▸ **Task statement**
From the records below, transcribe exactly the lines that begin at the line with "async_flop_share_pct: 86.9" and end at the line with "fin_skew_ns: 0.0262", both included.

(Saved data entries)
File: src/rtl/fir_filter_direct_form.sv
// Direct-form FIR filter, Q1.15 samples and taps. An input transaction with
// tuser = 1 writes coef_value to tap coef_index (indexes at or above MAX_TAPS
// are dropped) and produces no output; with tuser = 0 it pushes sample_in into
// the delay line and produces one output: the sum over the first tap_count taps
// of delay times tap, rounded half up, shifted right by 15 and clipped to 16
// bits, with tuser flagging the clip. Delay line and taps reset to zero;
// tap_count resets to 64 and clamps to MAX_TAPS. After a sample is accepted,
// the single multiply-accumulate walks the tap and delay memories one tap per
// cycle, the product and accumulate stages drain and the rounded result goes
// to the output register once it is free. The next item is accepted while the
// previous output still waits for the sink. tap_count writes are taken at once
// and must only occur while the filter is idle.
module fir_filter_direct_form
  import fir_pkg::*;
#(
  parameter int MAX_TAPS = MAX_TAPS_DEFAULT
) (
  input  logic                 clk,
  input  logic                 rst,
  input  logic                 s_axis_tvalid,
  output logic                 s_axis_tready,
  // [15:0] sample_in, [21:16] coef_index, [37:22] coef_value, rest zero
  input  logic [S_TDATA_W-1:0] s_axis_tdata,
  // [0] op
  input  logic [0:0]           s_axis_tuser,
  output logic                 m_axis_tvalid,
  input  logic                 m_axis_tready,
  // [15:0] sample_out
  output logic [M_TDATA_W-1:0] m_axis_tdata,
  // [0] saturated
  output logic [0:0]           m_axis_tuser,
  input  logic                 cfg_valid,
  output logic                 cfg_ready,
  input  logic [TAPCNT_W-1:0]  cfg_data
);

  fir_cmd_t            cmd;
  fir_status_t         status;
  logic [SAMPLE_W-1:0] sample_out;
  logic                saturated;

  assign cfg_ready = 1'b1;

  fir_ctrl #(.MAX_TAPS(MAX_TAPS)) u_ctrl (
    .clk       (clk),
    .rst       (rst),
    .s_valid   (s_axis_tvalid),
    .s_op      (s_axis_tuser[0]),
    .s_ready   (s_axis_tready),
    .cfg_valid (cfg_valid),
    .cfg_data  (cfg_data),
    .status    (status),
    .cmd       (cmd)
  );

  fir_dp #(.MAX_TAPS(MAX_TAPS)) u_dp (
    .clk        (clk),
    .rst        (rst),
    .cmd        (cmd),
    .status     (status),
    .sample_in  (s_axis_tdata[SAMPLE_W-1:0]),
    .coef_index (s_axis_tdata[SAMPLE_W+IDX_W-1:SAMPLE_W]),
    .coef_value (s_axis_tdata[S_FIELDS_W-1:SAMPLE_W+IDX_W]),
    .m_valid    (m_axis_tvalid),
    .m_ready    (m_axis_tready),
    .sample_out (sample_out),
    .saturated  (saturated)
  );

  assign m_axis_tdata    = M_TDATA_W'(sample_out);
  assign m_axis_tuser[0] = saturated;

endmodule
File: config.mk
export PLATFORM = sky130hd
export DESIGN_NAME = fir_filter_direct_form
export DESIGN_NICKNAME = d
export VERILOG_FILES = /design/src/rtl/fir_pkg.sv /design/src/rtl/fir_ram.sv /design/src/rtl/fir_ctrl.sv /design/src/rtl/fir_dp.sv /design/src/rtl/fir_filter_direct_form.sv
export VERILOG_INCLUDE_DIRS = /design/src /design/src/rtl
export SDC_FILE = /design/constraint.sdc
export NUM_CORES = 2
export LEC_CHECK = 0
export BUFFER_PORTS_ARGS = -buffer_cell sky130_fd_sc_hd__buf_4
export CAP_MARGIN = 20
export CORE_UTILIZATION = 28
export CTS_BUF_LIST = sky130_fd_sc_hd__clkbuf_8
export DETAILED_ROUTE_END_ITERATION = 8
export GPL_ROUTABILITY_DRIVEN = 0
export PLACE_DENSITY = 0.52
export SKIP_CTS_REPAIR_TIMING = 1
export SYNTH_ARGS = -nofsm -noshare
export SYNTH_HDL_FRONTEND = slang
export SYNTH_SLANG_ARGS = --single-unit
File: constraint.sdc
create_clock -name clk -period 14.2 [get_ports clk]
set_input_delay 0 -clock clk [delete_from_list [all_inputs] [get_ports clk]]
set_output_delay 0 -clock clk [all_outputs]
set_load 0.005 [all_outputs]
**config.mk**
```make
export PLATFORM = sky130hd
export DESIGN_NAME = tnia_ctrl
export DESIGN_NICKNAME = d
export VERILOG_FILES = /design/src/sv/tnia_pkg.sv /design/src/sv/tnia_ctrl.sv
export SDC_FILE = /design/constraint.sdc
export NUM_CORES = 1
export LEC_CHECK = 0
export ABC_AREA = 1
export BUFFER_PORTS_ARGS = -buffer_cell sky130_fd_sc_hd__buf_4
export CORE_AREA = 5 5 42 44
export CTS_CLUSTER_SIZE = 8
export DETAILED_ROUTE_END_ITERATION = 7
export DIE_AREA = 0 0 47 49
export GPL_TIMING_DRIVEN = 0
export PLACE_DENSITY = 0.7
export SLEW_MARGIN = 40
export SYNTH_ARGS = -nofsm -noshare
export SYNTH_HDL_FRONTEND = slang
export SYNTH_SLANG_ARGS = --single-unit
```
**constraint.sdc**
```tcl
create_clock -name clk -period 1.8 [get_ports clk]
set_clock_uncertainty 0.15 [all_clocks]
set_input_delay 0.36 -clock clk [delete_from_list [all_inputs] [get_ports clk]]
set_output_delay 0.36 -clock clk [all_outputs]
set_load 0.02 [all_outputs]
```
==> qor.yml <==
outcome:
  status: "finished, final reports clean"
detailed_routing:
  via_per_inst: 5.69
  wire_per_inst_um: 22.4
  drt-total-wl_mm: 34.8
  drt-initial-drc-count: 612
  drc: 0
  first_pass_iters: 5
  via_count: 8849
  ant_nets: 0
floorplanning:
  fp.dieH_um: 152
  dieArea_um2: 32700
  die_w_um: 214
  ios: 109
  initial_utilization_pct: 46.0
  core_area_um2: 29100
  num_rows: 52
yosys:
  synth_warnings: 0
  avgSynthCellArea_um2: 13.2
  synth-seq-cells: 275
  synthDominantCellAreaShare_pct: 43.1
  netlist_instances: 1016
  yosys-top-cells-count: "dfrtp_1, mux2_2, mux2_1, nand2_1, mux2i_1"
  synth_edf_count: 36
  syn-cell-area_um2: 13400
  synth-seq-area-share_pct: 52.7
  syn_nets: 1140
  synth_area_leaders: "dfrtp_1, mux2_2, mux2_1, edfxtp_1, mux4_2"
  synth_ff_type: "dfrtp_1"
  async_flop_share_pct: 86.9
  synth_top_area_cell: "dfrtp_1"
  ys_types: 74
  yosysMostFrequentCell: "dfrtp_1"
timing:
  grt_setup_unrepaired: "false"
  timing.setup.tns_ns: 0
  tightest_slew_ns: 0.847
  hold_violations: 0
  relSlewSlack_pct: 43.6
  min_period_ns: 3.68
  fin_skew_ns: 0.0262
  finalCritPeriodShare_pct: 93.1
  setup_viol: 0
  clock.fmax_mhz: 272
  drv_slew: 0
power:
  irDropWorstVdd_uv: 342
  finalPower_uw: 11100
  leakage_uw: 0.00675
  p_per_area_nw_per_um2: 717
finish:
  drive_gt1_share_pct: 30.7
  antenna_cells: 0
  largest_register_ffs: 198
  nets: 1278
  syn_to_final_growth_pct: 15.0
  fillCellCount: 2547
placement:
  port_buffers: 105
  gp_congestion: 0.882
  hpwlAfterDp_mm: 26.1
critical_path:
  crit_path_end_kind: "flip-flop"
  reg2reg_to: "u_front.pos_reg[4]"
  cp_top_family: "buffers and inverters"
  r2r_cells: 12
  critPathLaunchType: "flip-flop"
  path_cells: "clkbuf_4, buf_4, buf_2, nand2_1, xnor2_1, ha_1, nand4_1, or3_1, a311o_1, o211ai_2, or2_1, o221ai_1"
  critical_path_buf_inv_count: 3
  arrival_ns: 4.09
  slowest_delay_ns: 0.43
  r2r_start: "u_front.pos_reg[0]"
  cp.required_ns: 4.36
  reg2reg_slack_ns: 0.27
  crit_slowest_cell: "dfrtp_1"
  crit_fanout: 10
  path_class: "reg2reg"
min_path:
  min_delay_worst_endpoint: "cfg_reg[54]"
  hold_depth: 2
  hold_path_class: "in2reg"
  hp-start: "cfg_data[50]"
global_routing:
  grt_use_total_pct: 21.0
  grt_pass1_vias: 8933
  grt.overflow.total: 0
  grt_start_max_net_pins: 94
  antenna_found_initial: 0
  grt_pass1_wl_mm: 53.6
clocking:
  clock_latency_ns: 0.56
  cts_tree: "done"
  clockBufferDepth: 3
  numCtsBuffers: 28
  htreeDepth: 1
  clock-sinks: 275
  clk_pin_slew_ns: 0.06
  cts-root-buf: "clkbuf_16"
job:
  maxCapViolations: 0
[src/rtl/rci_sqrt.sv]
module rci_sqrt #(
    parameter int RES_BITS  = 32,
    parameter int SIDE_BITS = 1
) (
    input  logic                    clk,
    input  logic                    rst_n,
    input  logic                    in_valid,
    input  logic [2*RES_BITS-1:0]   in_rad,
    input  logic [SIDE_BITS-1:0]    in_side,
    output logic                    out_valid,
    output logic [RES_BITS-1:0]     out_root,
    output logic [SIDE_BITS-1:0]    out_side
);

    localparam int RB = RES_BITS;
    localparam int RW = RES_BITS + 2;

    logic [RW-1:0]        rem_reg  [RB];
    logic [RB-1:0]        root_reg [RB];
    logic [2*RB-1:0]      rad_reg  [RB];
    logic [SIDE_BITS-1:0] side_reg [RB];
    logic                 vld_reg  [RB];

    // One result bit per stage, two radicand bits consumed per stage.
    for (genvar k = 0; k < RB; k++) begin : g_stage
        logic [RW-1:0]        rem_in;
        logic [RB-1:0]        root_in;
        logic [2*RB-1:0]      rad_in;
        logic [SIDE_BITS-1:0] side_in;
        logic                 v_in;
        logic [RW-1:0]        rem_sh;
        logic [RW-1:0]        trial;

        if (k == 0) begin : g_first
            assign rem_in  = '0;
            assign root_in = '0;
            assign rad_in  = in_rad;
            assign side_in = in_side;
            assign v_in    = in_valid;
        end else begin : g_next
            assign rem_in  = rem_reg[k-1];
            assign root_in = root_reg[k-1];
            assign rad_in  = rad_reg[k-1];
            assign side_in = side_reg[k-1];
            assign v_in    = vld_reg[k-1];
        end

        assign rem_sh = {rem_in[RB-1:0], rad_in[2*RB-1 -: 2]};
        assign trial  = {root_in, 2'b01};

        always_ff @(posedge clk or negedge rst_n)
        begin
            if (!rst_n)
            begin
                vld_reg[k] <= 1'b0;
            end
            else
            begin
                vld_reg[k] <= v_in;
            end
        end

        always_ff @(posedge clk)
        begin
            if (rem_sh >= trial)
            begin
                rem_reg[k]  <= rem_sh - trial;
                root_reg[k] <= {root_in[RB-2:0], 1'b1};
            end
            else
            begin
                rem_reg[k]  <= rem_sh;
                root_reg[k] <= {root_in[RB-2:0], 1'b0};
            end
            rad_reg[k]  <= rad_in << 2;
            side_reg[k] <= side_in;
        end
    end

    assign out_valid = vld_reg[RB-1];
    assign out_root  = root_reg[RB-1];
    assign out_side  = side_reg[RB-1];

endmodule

▸ **Expected answer**
  async_flop_share_pct: 86.9
  synth_top_area_cell: "dfrtp_1"
  ys_types: 74
  yosysMostFrequentCell: "dfrtp_1"
timing:
  grt_setup_unrepaired: "false"
  timing.setup.tns_ns: 0
  tightest_slew_ns: 0.847
  hold_violations: 0
  relSlewSlack_pct: 43.6
  min_period_ns: 3.68
  fin_skew_ns: 0.0262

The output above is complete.